§ **TASK STATEMENT**
Go to the line containing "congestion estimate: 0.969" in the records below and print it and every following line exactly, on through the line containing "34 | 1.70 |", then stop.
------ RECORD EXCERPTS
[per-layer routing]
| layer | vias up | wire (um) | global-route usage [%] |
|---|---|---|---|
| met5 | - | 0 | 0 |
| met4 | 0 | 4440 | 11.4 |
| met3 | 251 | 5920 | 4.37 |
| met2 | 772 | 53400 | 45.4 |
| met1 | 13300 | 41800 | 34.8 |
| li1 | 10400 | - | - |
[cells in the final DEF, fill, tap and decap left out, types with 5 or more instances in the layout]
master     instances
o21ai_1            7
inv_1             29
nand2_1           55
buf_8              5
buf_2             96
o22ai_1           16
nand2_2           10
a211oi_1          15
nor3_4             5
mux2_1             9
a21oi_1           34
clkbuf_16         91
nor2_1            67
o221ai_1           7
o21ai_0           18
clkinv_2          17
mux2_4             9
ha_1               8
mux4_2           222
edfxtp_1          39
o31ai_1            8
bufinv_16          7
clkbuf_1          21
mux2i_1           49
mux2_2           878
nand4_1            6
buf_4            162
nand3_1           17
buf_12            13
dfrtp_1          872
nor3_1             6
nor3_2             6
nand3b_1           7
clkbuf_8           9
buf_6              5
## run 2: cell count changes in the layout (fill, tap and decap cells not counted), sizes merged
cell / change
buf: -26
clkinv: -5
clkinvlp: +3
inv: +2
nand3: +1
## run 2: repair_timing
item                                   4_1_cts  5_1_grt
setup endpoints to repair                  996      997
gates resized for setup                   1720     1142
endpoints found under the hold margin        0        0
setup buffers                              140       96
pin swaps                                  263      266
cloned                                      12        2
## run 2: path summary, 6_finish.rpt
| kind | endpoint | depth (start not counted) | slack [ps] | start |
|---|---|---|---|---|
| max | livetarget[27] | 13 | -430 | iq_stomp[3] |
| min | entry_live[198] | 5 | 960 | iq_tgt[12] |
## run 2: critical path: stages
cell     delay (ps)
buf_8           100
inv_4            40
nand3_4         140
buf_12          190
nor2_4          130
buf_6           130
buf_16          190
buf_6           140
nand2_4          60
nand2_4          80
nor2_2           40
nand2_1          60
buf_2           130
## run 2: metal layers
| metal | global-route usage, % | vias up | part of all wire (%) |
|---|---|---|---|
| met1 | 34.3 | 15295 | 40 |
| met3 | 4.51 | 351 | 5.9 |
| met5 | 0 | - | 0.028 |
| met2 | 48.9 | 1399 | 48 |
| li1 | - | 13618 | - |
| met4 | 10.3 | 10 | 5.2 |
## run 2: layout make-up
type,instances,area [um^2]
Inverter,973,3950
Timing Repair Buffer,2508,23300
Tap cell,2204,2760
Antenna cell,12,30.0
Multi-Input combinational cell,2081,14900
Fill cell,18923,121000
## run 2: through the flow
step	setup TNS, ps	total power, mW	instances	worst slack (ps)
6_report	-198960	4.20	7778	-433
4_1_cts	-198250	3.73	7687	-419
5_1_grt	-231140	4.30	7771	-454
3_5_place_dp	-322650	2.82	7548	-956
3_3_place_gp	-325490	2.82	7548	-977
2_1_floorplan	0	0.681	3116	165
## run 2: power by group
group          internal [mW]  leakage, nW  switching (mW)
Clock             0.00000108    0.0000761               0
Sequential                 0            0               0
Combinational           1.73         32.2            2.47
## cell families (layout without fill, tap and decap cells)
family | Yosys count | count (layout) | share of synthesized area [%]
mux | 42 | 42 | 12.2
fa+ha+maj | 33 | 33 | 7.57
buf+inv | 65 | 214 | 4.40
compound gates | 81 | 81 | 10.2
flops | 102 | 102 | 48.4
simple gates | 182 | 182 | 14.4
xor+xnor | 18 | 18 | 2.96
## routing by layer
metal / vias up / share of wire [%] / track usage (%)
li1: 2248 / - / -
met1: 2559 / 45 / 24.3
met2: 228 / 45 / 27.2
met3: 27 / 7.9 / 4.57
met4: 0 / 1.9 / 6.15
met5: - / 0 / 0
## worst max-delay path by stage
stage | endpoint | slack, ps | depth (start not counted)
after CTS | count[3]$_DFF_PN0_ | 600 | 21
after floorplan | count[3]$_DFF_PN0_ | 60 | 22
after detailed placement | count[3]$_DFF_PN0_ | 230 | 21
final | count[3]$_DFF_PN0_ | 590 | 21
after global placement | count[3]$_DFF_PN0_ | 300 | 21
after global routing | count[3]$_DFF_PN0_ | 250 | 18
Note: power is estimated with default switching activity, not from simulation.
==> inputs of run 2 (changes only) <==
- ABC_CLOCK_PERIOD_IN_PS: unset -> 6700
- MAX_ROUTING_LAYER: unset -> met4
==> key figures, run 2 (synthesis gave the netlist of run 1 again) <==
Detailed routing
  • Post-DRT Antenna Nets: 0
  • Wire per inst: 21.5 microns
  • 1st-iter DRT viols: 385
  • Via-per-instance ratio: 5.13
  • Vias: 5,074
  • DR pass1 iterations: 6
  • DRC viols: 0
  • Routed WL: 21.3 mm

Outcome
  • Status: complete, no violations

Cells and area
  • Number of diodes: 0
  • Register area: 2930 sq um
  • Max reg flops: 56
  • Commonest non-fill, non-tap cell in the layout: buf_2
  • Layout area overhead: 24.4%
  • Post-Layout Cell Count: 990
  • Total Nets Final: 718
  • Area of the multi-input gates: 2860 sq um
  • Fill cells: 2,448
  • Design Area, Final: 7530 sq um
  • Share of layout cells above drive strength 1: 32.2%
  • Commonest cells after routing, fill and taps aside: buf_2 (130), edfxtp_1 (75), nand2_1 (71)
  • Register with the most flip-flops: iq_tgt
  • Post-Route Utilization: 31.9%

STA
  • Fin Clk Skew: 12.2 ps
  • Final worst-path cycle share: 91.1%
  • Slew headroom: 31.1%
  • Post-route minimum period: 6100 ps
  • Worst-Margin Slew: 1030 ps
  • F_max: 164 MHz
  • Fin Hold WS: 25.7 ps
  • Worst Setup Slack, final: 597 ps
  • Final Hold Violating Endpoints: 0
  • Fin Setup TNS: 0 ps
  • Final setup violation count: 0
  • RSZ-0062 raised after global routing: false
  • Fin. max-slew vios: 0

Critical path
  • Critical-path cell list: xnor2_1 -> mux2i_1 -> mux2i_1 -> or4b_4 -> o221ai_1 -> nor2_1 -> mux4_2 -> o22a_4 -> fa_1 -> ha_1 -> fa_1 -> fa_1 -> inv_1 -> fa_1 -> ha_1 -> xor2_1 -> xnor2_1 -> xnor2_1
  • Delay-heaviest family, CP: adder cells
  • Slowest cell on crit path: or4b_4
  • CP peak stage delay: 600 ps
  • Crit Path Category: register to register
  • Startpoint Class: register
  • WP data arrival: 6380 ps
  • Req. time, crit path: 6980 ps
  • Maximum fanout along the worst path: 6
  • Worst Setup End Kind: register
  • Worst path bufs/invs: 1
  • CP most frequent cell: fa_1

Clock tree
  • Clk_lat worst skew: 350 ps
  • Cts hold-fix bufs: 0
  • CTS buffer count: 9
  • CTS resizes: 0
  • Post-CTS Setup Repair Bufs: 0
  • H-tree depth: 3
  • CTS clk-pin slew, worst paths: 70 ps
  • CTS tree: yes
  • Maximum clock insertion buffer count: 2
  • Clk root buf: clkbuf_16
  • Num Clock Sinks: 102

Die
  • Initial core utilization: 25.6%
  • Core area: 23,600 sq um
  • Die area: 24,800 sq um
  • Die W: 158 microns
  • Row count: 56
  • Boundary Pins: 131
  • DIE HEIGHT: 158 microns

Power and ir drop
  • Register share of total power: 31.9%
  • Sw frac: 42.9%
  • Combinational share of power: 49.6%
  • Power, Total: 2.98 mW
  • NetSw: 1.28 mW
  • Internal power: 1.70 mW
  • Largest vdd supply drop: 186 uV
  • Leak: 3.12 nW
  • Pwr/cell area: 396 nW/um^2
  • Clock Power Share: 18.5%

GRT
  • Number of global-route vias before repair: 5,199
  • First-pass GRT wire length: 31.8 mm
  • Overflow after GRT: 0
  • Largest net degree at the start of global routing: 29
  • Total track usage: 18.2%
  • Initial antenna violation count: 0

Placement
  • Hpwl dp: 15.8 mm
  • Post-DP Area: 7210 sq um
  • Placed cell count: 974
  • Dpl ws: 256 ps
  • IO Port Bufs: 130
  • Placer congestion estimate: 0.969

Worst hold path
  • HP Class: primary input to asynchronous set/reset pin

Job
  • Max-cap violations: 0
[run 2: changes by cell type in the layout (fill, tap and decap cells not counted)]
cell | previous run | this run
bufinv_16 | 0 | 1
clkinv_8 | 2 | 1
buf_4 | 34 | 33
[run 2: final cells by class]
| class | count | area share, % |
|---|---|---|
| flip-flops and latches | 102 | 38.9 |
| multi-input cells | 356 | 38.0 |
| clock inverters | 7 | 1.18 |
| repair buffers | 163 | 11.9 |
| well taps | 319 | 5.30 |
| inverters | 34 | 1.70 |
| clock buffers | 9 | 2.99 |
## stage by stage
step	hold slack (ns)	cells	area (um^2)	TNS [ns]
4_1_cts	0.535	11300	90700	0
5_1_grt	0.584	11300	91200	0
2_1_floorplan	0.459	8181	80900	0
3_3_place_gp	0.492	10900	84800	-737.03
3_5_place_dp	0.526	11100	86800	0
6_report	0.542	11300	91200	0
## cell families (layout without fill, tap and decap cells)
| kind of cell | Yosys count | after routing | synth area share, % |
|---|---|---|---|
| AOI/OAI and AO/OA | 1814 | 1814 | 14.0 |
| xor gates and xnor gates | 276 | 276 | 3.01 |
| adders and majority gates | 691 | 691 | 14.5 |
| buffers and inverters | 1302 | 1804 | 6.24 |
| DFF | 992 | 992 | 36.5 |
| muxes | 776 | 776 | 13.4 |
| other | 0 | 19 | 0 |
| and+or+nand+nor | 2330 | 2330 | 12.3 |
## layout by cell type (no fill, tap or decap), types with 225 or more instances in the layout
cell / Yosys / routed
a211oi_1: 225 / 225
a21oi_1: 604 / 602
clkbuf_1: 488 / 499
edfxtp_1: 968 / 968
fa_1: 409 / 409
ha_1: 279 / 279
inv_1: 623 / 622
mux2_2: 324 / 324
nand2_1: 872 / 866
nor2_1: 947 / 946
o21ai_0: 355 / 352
==> src/hdl/rv_core_pkg.sv <==
// ------------------------------
// RV64I multicycle core package.
// Widths, opcode and ALU encodings,
// decode and control words, retire record.
// ------------------------------
`default_nettype none

package rv_core_pkg;

    localparam int XLEN       = 64;
    localparam int ILEN       = 32;
    localparam int REG_ADDR_W = 5;

    // Major opcodes kept in this core.
    typedef enum logic [6:0] {
        OPC_OP     = 7'b0110011,
        OPC_OP_IMM = 7'b0010011,
        OPC_LUI    = 7'b0110111,
        OPC_AUIPC  = 7'b0010111,
        OPC_JAL    = 7'b1101111,
        OPC_BRANCH = 7'b1100011
    } opcode_e;

    typedef enum logic [3:0] {
        ALU_ADD, ALU_SUB, ALU_AND, ALU_OR, ALU_XOR,
        ALU_SLL, ALU_SRL, ALU_SRA, ALU_SLT, ALU_SLTU
    } alu_op_e;

    typedef enum logic [1:0] {IMM_I, IMM_U, IMM_B, IMM_J} imm_sel_e;

    // ------------------------------
    // Datapath mux selects.
    // ------------------------------
    typedef enum logic [1:0] {SRC_A_PC, SRC_A_OLD_PC, SRC_A_REG} src_a_e;
    typedef enum logic [1:0] {SRC_B_REG, SRC_B_IMM, SRC_B_FOUR} src_b_e;
    typedef enum logic [1:0] {RES_ALU_REG, RES_ALU, RES_IMM} result_src_e;

    typedef struct packed {
        opcode_e                cls;
        alu_op_e                alu_op;
        logic [REG_ADDR_W-1:0]  rs1;
        logic [REG_ADDR_W-1:0]  rs2;
        logic [REG_ADDR_W-1:0]  rd;
        logic [XLEN-1:0]        imm;
        logic [2:0]             br_cond;
        logic                   we;
    } decode_t;

    typedef struct packed {
        logic        ir_en;
        logic        pc_en;
        logic        old_pc_en;
        logic        opnd_en;
        logic        res_en;
        logic        rf_we;
        src_a_e      src_a;
        src_b_e      src_b;
        result_src_e res_sel;
        alu_op_e     alu_op;
        logic        retire;
    } ctrl_t;

    typedef struct packed {
        logic zero;
        logic lt;
        logic ltu;
    } alu_flags_t;

    typedef struct packed {
        logic                  valid;
        logic [XLEN-1:0]       pc;
        logic [REG_ADDR_W-1:0] rd;
        logic                  we;
        logic [XLEN-1:0]       data;
    } retire_t;

endpackage

`default_nettype wire

==> src/hdl/rv_control_fsm.sv <==
// ------------------------------
// Multicycle control FSM.
// Steps fetch, decode, execute and
// writeback and drives the control word.
// ------------------------------
`timescale 1ns/1ps
`default_nettype none

module rv_control_fsm (
    input  wire logic                clk,
    input  wire logic                i_rst_n,
    input  wire logic                i_instr_valid,
    input  rv_core_pkg::decode_t     i_dec,
    input  wire logic                i_illegal,
    input  rv_core_pkg::alu_flags_t  i_flags,
    output logic                     o_fetch,
    output rv_core_pkg::ctrl_t       o_ctrl
);
    import rv_core_pkg::*;

    typedef enum logic [1:0] {S_FETCH, S_DECODE, S_EXECUTE, S_WRITEBACK} state_e;

    state_e state_q;
    state_e state_d;
    logic   armed_q;
    logic   fetch_q;
    logic   taken;

    // ------------------------------
    // State register and fetch strobe.
    // ------------------------------
    always_ff @(posedge clk) begin
        if (!i_rst_n) begin
            state_q <= S_FETCH;
            armed_q <= 1'b0;
            fetch_q <= 1'b0;
        end else begin
            state_q <= state_d;
            armed_q <= 1'b1;
            // Pulse once on entry to fetch, and once out of reset.
            fetch_q <= (state_d == S_FETCH) && ((state_q != S_FETCH) || !armed_q);
        end
    end

    assign o_fetch = fetch_q;

    always_comb begin
        case (state_q)
            S_FETCH:     state_d = i_instr_valid ? S_DECODE : S_FETCH;
            S_DECODE:    state_d = S_EXECUTE;
            S_EXECUTE:   state_d = S_WRITEBACK;
            default:     state_d = S_FETCH;
        endcase
    end

    // Branch condition from funct3.
    always_comb begin
        case (i_dec.br_cond)
            3'b000:  taken = i_flags.zero;
            3'b001:  taken = !i_flags.zero;
            3'b100:  taken = i_flags.lt;
            3'b101:  taken = !i_flags.lt;
            3'b110:  taken = i_flags.ltu;
            3'b111:  taken = !i_flags.ltu;
            default: taken = 1'b0;
        endcase
    end

    // ------------------------------
    // Control word per step.
    // ------------------------------
    always_comb begin
        o_ctrl         = '0;
        o_ctrl.src_a   = SRC_A_PC;
        o_ctrl.src_b   = SRC_B_FOUR;
        o_ctrl.res_sel = RES_ALU;
        o_ctrl.alu_op  = ALU_ADD;
        case (state_q)
            S_FETCH: begin
                // PC plus four through the ALU.
                o_ctrl.ir_en     = i_instr_valid;
                o_ctrl.old_pc_en = i_instr_valid;
                o_ctrl.pc_en     = i_instr_valid;
            end
            S_DECODE: begin
                o_ctrl.opnd_en = 1'b1;
                o_ctrl.res_en  = 1'b1;
                o_ctrl.src_a   = SRC_A_OLD_PC;
                o_ctrl.src_b   = SRC_B_IMM;
            end
            S_EXECUTE: begin
                o_ctrl.src_a   = SRC_A_REG;
                o_ctrl.src_b   = SRC_B_REG;
                o_ctrl.res_sel = RES_ALU_REG;
                if (!i_illegal) begin
                    case (i_dec.cls)
                        OPC_OP: begin
                            o_ctrl.alu_op = i_dec.alu_op;
                            o_ctrl.res_en = 1'b1;
                        end
                        OPC_OP_IMM: begin
                            o_ctrl.src_b  = SRC_B_IMM;
                            o_ctrl.alu_op = i_dec.alu_op;
                            o_ctrl.res_en = 1'b1;
                        end
                        OPC_BRANCH: begin
                            o_ctrl.alu_op = ALU_SUB;
                            o_ctrl.pc_en  = taken;
                        end
                        OPC_JAL: o_ctrl.pc_en = 1'b1;
                        default: o_ctrl.pc_en = 1'b0;
                    endcase
                end
            end
            default: begin
                o_ctrl.retire  = 1'b1;
                o_ctrl.rf_we   = i_dec.we;
                o_ctrl.res_sel = RES_ALU_REG;
                if (i_dec.cls == OPC_LUI) begin
                    o_ctrl.res_sel = RES_IMM;
                end else if (i_dec.cls == OPC_JAL) begin
                    // Link value is old PC plus four.
                    o_ctrl.res_sel = RES_ALU;
                    o_ctrl.src_a   = SRC_A_OLD_PC;
                end
            end
        endcase
    end

endmodule

`default_nettype wire

==> config.mk <==
export PLATFORM = sky130hd
export DESIGN_NAME = rv_control_fsm
export DESIGN_NICKNAME = d
export VERILOG_FILES = /design/src/hdl/rv_core_pkg.sv /design/src/hdl/rv_control_fsm.sv
export SDC_FILE = /design/constraint.sdc
export NUM_CORES = 1
export LEC_CHECK = 0
export BUFFER_PORTS_ARGS = -buffer_cell sky130_fd_sc_hd__buf_2
export CAP_MARGIN = 20
export CORE_MARGIN = 2
export CORE_UTILIZATION = 19
export CTS_CLUSTER_DIAMETER = 50
export DETAILED_ROUTE_END_ITERATION = 8
export HOLD_SLACK_MARGIN = 0.08
export PLACE_DENSITY_LB_ADDON = 0.1
export SETUP_SLACK_MARGIN = 0.4
export SYNTH_ARGS = -nofsm -noshare
export SYNTH_HDL_FRONTEND = slang
export SYNTH_SLANG_ARGS = --single-unit
==> constraint.sdc <==
create_clock -name clk -period 2.24 [get_ports clk]
set_input_delay 0.448 -clock clk [delete_from_list [all_inputs] [get_ports clk]]
set_output_delay 0.448 -clock clk [all_outputs]
set_load 0.01 [all_outputs]
* Word-level counts from Yosys, hierarchy flattened
Cells that the tools add are included.
Word-level totals: bits in registers 4, bits of input ports 101, output and inout bits 18, logic and storage cells 53
Operators by class: eq/ne operators 12, multiplexer cells 25, reduce and logical (&&, ||, !) cells 13
Operator list (number):
- $eq 7x6->1 const B | 2
- $eq 7x7->1 const B | 2
- $eq 3x3->1 const B | 4
- $mux 1 | 12
- $pmux 2 s3 | 2
- $mux 4 | 2
- $pmux 2 s2 | 2
- $pmux 4 s2 | 1
- $eq 7x5->1 const B | 1
- $pmux 1 s2 | 3
- $pmux 1 s6 | 1
- $logic_not 1->1 | 4
- $logic_not 2->1 | 2
- $mux 2 | 2
- $reduce_or 2->1 | 2
- $eq 3x1->1 const B | 1
- $logic_not 3->1 | 1
- $reduce_or 3->1 | 1
- $eq 2x1->1 const B | 1
- $eq 2x2->1 const B | 1
- $reduce_bool 2->1 | 1
- $logic_and 1x1->1 | 1
- $logic_or 1x1->1 | 1

* Logic depth before layout (Yosys ltp)
depth in word-level cells 5, mapped depth 6, mapped depth without buffers 6

* Worst setup path before layout
No wires, ideal clock.
path type in2out, from in i_dec[88] (netlist name), to out o_ctrl[7] (netlist name), data arrival time 1.429 ns, required time 1.792 ns, slack 0.363 ns, stages on the path 4, path buffers 0, cell sequence nand2_1 -> or4b_4 -> nor3_4 -> a22o_1
RTL lines:
- start: declaration | RTL line rv_control_fsm.sv:13 | input rv_core_pkg::decode_t i_dec,
- end: declaration | RTL line rv_control_fsm.sv:17 | output rv_core_pkg::ctrl_t o_ctrl

==> metrics.yaml <==
final_layout:
  mostFrequentLayoutCells: "buf_2 (34), nor2_1 (7), buf_6 (5)"
  stdcell_area_sq_um: 755.7
  fin_util_pct: 38.13
  layout_commonest_cell: "buf_2"
  final_nets: 203
  fillerInstances: 210
  diodes: 0
  layout-drive-gt1-share_pct: 65.63
  final_cells: 123
  area_growth_pct: 87.00
sta:
  holdWs_ps: 338.6
  fin_ws_ps: 175.7
  fin_crit_sh_pct: 92.16
  setup_viol: 0
  slew_viol_final: 0
  relSlewSlack_pct: 77.52
  finClkSkew_ps: 2.160
  finalCriticalPeriod_ps: 2064
  hold_viol_final: 0
  fmax_ghz: 0.4844
  rsz0062_at_grt: "yes"
  tns_ps: 0
  worst_pin_slew_ps: 328.7
power:
  p_comb_share_pct: 55.2
  ir_drop_mv: 0.4142
  netSwitchingPower_uw: 155.8
  p_leak_nw: 0.3974
  fin_total_pwr_uw: 411.7
  power.internal_uw: 255.9
  p_per_area_mw_per_mm2: 544.7
  power_frac_clock_pct: 22.1
  seqPwrFrac_pct: 22.6
  power.share.switching_pct: 37.84
drt:
  postRouteAntennaNets: 0
  first_iter_violations: 9
  num_vias: 525
  drc: 0
  wl_per_cell_um: 11.24
  first_pass_iters: 4
  drt_wl_total_mm: 1.382
  vias_per_cell: 4.268
yosys:
  synthFlopType: "dfxtp_1"
  yosys_warnings: 0
  syn_avg_cell_area_sq_um: 7.772
  async_reset_ff_share_pct: 0
  postSynthCellCount: 52
  synth_area_sq_um: 404.1
  synth_seq_cells: 4
  synth_edf_count: 0
  ys_seq_area_share_pct: 19.81
  synth_nets: 157
  ys_types: 24
cts:
  cts_buffers: 3
  clk_transition_reported_paths_ps: 40
  clk_latency_ps: 240
  cts_tree: "done"
  cts_root_buf: "clkbuf_4"
  clkSinkCount: 4
  clockBufferDepth: 2
  cts_hold_buf: 0
  cts_max_level: 1
die:
  initial_core_util_pct: 20.39
  core_sq_mm: 0.001982
  die_h_um: 50.12
  die_x_um: 50.12
  die_area_sq_mm: 0.002512
  rows: 16
  top_level_ports: 119
critical_path:
  crit_chain: "buf_6 -> or4b_4 -> nor3_4 -> and2_2 -> buf_2"
  slowest_stage: "or4b_4"
  cp_top_family: "simple AND/OR/NAND/NOR gates"
  crit_path_max_fanout: 6
  crit_required_ps: 1790
  criticalPathCategory: "in2out"
  cpPeakStageDelay_ps: 540
  worstPathArrival_ps: 1620
  end_kind: "output pin"
  cp_num_buf_inv: 2
  cp-start-kind: "primary input"
place:
  place_ws_ps: 101.8
  place.gp.congestion: 0.7817
  dp_hpwl_mm: 1.136
  port-buffer-count: 39
  placed_area_sq_um: 628.1
  place_inst: 117
grt:
  grt_pass1_vias: 525
  grt_max_degree: 7
  grt_use_met2_pct: 18.42
  grt_overflow: 0
  antenna_found_initial: 0
  grt_util_met3_pct: 3.939
  grt-busiest-layer: "met2"
  grt_pass1_wl_mm: 2.214
  grtUsageTotal_pct: 11.88
  met1_usage_pct: 14.63
outcome:
  outcome: "complete, no violations"
min_path:
  min_path_type: "in2reg"
run:
  max_cap_viol_count: 0
-- power groups by stage --
stage               Clock (mW)  Combinational (mW)  Sequential, mW
floorplan                    0               0.105          0.0918
global placement             0               0.182          0.0913
detailed placement           0               0.183          0.0916
CTS                     0.0950               0.206          0.0899
global route             0.100               0.253          0.0951
finish                  0.0911               0.227          0.0932
-- state kept, by name, indices dropped and copies added (netlist names) --
name / count
armed_q: 1
state_q: 2
o_fetch: 1
-- Yosys cell counts, types with 2 or more instances --
master	n	area share [%]
a21oi_1	2	2.5
and2_1	2	3.1
and2_2	3	5.6
dfxtp_1	4	20
ha_1	4	12
inv_1	6	5.6
mux2i_1	2	5.0
nand2_1	3	2.8
nor2_1	8	7.4
o21ai_0	3	3.7
xnor2_1	2	4.3
-- cells by family after synthesis --
| group | Yosys count | share of synthesized area (%) |
|---|---|---|
| AO/OA/AOI/OAI | 10 | 17.03 |
| AND/OR/NAND/NOR | 23 | 34.06 |
| XOR/XNOR | 2 | 4.335 |
| multiplexers | 2 | 4.954 |
| flip-flops | 4 | 19.82 |
| adder cells (fa/ha/maj) | 4 | 12.38 |
| buffers and inverters | 7 | 7.431 |
-- path summary, 6_finish.rpt --
check / slack [ps] / endpoint / cells past startpoint / from
setup / recovery: 180 / o_ctrl[4] / 5 / i_dec[93]
hold / removal: 340 / armed_q / 1 / i_rst_n
setup reg to reg: 1060 / o_fetch / 5 / state_q[1]
hold reg to reg: 430 / o_fetch / 1 / armed_q
-- area by class of cell --
type                       instances  area, sq um  share of cell area [%]
timing repair buffer              42        249.0                   32.95
inverter                           6        22.52                   2.980
multi-input combinational         41        342.8                   45.36
sequential                         4        85.08                   11.26
tap                               27        33.78                   4.470
clock buffer                       3        22.52                   2.980
-- routing by layer --
layer | share of wire, % | vias up
li1 | - | 270
met1 | 43 | 220
met2 | 45 | 31
met3 | 9.2 | 4
met4 | 2.2 | 0
met5 | 0 | -
-- repair_timing --
action / 4_1_cts / 5_1_grt
setup buffers: 2 / 1
cloned: 0 / 0
gates resized for setup: 13 / 9
pin swaps: 2 / 4
setup endpoints to repair: 8 / 10
Note: power is estimated with default switching activity, not from simulation.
------------
§ **WRITTEN RESPONSE**
  • Placer congestion estimate: 0.969

Worst hold path
  • HP Class: primary input to asynchronous set/reset pin

Job
  • Max-cap violations: 0
[run 2: changes by cell type in the layout (fill, tap and decap cells not counted)]
cell | previous run | this run
bufinv_16 | 0 | 1
clkinv_8 | 2 | 1
buf_4 | 34 | 33
[run 2: final cells by class]
| class | count | area share, % |
|---|---|---|
| flip-flops and latches | 102 | 38.9 |
| multi-input cells | 356 | 38.0 |
| clock inverters | 7 | 1.18 |
| repair buffers | 163 | 11.9 |
| well taps | 319 | 5.30 |
| inverters | 34 | 1.70 |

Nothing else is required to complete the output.